## ABOUT THIS EXERCISE
Only one stretch of the data is wanted: the line containing "- SLEW_MARGIN: 20 -> 70", the line containing "Met3 wire length: 03-28", and every line between them, copied exactly.

## SUPPLIED INFORMATION
════
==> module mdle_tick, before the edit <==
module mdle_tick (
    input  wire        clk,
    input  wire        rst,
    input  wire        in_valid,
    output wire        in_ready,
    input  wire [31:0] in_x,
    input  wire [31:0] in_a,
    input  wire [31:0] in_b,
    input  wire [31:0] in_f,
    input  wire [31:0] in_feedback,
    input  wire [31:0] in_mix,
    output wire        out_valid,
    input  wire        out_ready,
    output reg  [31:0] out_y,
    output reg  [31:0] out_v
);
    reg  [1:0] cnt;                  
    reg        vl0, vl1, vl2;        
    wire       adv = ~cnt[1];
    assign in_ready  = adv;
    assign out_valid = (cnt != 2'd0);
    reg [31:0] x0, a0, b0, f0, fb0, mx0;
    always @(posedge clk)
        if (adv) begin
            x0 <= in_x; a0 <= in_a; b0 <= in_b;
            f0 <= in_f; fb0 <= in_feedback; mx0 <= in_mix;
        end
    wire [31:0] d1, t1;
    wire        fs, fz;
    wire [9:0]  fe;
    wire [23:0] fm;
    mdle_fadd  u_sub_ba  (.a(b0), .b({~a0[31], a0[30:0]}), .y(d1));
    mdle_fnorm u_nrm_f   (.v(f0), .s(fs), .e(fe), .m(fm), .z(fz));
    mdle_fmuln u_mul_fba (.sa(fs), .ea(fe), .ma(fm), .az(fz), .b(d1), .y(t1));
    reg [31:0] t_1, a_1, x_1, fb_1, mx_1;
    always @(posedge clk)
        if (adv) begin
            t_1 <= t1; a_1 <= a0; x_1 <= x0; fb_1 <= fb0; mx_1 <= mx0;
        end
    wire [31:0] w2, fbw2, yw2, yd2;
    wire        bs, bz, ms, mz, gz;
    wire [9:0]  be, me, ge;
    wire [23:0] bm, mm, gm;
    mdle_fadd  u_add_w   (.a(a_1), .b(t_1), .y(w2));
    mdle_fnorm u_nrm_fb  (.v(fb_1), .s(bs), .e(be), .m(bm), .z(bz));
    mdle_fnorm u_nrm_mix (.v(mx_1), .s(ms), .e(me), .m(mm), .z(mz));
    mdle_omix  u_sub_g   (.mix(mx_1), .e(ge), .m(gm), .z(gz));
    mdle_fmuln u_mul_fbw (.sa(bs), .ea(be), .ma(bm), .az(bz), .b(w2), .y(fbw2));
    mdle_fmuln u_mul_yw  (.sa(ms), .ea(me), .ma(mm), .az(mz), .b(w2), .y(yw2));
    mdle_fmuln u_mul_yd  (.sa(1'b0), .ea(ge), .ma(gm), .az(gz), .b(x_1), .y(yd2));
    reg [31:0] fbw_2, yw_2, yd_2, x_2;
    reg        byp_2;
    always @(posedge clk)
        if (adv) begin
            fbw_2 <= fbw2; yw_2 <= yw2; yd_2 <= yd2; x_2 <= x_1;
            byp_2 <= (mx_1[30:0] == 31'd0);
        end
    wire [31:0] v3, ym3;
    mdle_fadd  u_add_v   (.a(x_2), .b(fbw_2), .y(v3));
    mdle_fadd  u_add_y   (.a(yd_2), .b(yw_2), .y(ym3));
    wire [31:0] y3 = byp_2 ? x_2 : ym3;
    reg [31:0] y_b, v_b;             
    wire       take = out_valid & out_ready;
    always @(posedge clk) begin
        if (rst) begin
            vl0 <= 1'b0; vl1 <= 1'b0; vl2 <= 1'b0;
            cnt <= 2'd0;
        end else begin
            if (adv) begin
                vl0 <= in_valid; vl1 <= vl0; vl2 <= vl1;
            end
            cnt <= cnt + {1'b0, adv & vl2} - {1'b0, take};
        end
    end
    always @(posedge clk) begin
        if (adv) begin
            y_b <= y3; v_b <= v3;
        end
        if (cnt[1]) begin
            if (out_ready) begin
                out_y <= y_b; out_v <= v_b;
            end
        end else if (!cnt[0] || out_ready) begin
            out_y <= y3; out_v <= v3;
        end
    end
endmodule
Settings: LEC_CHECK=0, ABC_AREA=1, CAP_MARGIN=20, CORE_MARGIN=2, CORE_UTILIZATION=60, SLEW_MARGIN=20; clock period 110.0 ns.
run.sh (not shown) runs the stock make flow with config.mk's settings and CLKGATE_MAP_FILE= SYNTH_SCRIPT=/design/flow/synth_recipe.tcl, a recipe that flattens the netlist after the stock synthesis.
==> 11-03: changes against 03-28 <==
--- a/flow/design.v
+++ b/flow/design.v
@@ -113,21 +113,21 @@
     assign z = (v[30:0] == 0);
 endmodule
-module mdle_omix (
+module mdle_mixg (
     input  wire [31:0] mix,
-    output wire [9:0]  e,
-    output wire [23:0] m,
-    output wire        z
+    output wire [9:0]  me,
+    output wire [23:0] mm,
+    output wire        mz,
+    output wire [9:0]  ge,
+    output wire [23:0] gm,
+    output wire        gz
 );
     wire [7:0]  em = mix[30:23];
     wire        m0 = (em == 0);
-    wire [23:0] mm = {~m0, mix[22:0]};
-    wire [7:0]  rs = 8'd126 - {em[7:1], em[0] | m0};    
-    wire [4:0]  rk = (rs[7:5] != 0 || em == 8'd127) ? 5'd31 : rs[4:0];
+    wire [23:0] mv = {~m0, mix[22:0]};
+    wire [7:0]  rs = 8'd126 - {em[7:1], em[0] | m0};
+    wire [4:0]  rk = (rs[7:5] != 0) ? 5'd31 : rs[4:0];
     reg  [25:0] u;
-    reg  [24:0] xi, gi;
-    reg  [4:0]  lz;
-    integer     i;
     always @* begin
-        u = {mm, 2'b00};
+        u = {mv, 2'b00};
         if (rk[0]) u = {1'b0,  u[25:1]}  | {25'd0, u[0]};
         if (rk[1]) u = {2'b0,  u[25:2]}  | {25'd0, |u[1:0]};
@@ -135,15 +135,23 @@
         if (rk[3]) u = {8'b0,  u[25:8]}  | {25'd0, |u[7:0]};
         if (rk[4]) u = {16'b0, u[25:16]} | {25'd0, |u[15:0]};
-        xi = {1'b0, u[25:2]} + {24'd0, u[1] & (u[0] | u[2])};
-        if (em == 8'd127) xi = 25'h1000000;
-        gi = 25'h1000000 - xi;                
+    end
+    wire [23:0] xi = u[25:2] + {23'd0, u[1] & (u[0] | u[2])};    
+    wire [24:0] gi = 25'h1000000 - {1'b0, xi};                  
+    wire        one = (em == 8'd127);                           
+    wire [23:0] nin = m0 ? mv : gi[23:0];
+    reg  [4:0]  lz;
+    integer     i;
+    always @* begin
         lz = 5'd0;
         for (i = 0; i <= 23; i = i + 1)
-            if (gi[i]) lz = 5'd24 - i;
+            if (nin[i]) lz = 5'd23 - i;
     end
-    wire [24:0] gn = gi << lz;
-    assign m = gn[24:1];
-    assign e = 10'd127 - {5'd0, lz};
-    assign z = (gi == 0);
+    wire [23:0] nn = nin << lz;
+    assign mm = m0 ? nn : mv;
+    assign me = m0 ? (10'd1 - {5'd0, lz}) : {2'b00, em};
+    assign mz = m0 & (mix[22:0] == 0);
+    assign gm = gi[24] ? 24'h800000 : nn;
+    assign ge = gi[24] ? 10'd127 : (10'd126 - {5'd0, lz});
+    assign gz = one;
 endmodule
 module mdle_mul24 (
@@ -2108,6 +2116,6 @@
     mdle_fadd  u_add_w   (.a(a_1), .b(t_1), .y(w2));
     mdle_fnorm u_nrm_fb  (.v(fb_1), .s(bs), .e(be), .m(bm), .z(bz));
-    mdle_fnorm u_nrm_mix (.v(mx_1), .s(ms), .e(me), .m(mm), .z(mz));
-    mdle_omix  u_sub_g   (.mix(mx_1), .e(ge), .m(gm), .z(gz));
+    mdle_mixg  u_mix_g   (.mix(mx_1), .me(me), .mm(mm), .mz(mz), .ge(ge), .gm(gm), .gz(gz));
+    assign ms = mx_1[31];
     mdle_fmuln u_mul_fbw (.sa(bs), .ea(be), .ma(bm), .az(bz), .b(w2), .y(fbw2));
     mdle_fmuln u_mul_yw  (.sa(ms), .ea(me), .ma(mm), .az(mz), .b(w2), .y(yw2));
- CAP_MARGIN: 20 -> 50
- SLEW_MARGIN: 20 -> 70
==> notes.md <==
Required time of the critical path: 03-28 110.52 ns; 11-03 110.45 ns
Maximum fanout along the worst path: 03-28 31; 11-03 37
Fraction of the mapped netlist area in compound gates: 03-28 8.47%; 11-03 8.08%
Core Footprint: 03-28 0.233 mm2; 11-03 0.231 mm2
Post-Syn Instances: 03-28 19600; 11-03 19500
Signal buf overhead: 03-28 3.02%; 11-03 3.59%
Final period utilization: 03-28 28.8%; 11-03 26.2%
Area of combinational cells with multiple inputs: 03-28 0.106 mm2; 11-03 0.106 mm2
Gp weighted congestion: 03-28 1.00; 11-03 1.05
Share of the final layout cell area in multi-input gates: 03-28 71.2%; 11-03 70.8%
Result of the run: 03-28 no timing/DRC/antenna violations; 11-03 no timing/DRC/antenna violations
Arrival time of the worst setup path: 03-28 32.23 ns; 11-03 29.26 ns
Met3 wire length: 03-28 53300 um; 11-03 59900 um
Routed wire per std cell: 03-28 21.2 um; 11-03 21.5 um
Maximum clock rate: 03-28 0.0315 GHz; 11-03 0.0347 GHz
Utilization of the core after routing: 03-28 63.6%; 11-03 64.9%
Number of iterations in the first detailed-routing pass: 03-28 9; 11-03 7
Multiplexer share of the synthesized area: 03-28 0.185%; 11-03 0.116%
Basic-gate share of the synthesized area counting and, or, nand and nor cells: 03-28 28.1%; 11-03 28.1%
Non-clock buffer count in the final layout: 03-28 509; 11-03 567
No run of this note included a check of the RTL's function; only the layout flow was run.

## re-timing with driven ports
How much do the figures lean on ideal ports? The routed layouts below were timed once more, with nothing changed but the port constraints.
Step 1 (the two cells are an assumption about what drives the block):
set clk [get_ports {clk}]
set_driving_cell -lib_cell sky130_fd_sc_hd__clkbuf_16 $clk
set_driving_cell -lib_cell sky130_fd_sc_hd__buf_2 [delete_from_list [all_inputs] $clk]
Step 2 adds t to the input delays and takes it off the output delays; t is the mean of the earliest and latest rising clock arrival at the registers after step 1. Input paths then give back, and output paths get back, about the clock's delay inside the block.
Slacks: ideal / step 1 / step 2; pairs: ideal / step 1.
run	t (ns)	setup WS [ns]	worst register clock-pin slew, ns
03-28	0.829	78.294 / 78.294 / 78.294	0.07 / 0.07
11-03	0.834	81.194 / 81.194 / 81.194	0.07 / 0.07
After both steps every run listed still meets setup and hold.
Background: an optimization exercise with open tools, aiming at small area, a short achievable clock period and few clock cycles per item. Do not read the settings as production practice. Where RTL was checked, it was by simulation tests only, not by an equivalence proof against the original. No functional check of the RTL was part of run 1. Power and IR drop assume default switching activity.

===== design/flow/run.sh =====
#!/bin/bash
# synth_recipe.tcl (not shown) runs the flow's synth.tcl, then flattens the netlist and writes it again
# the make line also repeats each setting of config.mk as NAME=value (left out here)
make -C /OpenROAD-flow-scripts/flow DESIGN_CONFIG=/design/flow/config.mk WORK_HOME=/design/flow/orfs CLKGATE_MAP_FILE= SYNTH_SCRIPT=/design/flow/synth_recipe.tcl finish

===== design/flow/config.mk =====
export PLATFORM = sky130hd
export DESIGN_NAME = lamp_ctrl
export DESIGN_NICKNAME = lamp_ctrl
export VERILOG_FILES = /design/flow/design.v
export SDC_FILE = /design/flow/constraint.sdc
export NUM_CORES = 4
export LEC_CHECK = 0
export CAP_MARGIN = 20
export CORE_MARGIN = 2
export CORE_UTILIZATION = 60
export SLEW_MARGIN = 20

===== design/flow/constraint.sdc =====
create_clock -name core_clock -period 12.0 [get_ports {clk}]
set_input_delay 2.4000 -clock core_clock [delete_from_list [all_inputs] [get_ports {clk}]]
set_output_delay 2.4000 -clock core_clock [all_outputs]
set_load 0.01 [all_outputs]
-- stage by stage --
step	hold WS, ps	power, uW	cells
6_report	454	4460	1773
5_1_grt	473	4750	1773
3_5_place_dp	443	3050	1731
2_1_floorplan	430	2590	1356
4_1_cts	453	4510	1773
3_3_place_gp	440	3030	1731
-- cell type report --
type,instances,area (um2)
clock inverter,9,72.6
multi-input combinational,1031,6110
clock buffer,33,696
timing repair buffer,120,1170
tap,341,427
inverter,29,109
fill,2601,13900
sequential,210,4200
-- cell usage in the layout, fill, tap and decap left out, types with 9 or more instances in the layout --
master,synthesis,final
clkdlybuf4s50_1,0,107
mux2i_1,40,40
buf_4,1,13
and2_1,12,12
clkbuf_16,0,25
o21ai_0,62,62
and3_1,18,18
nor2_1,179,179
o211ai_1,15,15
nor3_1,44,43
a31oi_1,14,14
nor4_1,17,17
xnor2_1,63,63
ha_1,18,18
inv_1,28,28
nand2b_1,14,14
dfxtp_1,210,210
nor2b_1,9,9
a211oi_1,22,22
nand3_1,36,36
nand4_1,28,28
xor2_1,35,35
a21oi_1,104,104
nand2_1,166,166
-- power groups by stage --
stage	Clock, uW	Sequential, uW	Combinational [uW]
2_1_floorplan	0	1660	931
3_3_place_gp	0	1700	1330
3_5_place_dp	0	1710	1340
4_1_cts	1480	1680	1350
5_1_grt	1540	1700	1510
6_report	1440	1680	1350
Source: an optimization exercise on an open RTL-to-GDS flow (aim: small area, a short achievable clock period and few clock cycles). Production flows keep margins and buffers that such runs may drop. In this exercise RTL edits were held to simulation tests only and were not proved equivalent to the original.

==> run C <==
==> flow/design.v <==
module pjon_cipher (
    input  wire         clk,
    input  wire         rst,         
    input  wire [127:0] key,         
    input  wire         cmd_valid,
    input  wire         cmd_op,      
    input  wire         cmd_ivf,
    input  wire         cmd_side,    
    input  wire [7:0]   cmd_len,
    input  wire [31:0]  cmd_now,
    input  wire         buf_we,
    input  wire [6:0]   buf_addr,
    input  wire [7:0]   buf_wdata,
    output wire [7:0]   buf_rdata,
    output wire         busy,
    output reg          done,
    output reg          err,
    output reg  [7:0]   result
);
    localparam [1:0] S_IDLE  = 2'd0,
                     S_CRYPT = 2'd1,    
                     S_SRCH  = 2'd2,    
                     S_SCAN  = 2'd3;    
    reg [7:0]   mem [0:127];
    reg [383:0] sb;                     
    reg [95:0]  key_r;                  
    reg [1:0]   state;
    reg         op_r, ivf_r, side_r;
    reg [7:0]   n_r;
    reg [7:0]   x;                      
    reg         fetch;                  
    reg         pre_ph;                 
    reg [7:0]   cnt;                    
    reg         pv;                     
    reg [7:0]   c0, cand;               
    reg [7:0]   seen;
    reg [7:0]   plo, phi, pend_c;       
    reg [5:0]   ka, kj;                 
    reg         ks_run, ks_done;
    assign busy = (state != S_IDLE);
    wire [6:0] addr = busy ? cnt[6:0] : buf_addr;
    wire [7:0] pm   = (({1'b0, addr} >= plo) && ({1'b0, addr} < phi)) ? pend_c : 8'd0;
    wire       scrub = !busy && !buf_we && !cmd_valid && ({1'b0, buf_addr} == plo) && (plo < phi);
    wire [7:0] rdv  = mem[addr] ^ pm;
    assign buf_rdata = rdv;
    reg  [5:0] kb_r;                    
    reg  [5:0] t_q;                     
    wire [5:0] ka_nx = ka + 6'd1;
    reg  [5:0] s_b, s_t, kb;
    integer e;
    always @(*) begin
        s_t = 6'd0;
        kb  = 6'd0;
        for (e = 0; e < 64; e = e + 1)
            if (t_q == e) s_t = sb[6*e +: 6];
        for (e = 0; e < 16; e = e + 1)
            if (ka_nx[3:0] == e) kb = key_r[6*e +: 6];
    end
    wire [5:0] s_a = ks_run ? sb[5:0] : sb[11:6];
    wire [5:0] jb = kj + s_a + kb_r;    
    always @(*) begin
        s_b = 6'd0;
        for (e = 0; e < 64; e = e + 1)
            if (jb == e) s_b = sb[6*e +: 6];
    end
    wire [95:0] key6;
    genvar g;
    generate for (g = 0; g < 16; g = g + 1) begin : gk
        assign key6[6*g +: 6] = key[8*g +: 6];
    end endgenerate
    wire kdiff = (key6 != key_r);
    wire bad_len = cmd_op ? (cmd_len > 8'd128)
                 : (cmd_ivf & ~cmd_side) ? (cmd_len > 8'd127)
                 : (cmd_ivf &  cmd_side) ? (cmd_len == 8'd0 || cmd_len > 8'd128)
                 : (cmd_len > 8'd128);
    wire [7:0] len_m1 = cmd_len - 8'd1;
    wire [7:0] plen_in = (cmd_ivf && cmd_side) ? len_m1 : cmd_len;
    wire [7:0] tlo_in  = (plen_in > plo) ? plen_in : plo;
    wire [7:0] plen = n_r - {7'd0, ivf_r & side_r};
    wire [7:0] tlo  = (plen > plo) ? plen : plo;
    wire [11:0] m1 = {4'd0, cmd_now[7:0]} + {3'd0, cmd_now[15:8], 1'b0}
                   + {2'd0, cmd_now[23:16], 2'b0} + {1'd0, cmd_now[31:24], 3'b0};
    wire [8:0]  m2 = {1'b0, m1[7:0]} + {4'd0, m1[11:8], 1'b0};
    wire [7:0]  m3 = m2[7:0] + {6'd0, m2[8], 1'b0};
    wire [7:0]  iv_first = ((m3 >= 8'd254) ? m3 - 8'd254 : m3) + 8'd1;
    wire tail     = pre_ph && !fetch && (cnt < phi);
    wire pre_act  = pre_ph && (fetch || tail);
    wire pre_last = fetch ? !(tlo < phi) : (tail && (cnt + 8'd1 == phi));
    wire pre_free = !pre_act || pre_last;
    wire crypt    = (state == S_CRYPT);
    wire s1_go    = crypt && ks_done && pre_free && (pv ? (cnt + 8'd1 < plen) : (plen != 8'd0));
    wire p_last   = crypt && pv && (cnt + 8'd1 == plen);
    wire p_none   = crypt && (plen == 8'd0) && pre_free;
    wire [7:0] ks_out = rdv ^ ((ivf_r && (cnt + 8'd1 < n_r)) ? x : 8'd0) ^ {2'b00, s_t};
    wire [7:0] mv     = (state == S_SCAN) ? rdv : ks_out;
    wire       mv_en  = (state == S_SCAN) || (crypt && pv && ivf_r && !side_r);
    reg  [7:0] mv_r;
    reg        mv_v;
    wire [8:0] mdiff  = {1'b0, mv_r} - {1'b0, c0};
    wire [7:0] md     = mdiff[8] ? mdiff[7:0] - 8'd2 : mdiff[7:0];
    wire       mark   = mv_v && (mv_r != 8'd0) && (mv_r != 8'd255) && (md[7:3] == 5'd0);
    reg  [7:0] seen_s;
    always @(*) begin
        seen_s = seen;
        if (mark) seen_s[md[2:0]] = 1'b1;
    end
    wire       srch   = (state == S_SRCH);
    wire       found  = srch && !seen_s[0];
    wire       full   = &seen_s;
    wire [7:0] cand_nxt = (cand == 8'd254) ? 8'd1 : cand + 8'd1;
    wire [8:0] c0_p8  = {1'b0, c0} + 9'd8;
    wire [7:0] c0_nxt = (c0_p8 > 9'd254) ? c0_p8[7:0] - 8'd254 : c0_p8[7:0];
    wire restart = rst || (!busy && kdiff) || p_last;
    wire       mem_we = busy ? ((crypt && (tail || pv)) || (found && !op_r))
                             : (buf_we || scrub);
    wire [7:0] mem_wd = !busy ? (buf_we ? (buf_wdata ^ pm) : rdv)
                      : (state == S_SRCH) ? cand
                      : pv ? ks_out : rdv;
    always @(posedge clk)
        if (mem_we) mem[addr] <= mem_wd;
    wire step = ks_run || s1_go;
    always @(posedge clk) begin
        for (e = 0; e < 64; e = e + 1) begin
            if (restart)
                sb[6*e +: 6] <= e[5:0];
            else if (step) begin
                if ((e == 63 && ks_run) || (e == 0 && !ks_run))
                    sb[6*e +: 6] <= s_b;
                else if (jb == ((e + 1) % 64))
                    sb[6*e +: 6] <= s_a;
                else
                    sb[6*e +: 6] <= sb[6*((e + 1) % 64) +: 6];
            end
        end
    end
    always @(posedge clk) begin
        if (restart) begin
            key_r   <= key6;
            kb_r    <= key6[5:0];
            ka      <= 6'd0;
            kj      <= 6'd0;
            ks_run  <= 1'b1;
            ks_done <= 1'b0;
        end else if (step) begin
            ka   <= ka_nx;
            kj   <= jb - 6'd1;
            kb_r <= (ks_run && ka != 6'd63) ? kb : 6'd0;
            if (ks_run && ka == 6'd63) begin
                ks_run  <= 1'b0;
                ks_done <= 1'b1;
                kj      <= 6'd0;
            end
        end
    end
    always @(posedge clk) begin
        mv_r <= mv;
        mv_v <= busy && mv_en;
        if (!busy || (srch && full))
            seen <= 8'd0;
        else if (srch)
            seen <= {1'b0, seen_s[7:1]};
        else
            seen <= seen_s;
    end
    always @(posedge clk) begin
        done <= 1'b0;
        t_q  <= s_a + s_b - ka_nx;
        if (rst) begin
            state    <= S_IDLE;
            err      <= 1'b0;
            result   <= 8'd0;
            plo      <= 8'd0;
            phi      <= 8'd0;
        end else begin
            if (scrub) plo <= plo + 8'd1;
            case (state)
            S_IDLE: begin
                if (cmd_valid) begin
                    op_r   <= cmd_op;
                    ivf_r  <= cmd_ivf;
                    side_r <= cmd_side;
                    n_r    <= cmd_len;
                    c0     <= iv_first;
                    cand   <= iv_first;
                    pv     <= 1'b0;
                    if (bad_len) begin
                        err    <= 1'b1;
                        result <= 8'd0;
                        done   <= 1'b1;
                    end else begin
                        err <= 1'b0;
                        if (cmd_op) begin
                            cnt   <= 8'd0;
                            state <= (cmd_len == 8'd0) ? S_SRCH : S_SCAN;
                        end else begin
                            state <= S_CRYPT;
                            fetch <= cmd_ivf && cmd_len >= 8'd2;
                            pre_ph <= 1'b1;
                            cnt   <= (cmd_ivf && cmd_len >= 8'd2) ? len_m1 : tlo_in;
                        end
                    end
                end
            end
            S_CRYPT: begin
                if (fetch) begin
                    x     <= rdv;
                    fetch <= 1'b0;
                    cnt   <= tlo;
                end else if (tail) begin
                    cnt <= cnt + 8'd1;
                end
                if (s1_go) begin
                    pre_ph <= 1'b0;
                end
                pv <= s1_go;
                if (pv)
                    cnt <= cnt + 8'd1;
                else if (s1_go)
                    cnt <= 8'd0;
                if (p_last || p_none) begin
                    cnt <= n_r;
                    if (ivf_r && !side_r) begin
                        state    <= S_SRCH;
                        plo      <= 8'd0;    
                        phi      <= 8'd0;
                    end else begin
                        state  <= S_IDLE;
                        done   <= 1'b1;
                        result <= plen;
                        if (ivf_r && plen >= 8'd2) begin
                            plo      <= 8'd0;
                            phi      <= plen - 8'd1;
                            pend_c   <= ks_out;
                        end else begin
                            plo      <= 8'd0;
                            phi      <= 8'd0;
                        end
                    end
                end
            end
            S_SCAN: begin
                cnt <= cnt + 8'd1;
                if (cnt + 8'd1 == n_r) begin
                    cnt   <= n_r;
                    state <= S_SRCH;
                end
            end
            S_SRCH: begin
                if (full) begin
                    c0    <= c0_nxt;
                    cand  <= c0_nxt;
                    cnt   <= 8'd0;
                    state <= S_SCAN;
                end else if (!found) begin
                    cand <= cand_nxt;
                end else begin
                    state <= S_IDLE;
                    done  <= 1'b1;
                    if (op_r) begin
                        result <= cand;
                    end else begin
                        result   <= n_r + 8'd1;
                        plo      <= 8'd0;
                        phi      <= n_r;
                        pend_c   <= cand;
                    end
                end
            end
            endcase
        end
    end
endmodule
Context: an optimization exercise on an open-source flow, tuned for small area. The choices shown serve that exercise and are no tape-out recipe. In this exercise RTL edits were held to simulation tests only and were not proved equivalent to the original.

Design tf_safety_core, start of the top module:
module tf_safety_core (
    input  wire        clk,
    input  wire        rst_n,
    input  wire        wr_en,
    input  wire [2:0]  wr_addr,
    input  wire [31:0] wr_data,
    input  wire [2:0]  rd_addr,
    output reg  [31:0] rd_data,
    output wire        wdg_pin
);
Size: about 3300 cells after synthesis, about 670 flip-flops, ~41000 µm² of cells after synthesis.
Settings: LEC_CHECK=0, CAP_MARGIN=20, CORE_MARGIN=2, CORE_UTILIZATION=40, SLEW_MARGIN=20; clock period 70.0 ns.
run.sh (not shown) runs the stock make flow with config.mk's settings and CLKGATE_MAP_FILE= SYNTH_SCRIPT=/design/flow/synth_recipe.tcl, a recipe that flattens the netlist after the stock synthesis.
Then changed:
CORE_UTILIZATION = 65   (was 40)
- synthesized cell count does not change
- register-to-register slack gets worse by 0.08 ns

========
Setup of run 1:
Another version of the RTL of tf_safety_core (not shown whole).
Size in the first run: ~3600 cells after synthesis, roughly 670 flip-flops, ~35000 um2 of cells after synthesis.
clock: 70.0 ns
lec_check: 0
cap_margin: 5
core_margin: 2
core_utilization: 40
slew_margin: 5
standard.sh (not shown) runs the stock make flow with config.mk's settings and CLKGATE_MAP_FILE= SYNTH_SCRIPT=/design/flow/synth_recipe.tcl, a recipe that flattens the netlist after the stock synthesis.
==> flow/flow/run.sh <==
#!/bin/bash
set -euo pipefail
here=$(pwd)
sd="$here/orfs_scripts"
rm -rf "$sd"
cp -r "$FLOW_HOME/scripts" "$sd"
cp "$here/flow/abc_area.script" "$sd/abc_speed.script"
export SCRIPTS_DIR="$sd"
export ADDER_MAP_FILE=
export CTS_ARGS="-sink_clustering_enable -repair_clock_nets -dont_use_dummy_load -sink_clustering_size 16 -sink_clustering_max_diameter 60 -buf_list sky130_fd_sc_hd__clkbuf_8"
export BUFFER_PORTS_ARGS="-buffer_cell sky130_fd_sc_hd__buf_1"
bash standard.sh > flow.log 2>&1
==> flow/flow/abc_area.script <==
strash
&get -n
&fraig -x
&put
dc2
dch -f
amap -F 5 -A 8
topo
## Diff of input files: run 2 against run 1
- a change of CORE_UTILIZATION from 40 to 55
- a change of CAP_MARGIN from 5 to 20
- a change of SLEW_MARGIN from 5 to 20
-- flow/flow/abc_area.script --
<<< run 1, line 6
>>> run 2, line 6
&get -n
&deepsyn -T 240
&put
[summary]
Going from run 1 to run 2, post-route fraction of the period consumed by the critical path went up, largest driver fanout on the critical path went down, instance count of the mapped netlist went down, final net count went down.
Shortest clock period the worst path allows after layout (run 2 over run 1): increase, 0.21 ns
════
## ANSWER AREA
- SLEW_MARGIN: 20 -> 70
==> notes.md <==
Required time of the critical path: 03-28 110.52 ns; 11-03 110.45 ns
Maximum fanout along the worst path: 03-28 31; 11-03 37
Fraction of the mapped netlist area in compound gates: 03-28 8.47%; 11-03 8.08%
Core Footprint: 03-28 0.233 mm2; 11-03 0.231 mm2
Post-Syn Instances: 03-28 19600; 11-03 19500
Signal buf overhead: 03-28 3.02%; 11-03 3.59%
Final period utilization: 03-28 28.8%; 11-03 26.2%
Area of combinational cells with multiple inputs: 03-28 0.106 mm2; 11-03 0.106 mm2
Gp weighted congestion: 03-28 1.00; 11-03 1.05
Share of the final layout cell area in multi-input gates: 03-28 71.2%; 11-03 70.8%
Result of the run: 03-28 no timing/DRC/antenna violations; 11-03 no timing/DRC/antenna violations
Arrival time of the worst setup path: 03-28 32.23 ns; 11-03 29.26 ns
Met3 wire length: 03-28 53300 um; 11-03 59900 um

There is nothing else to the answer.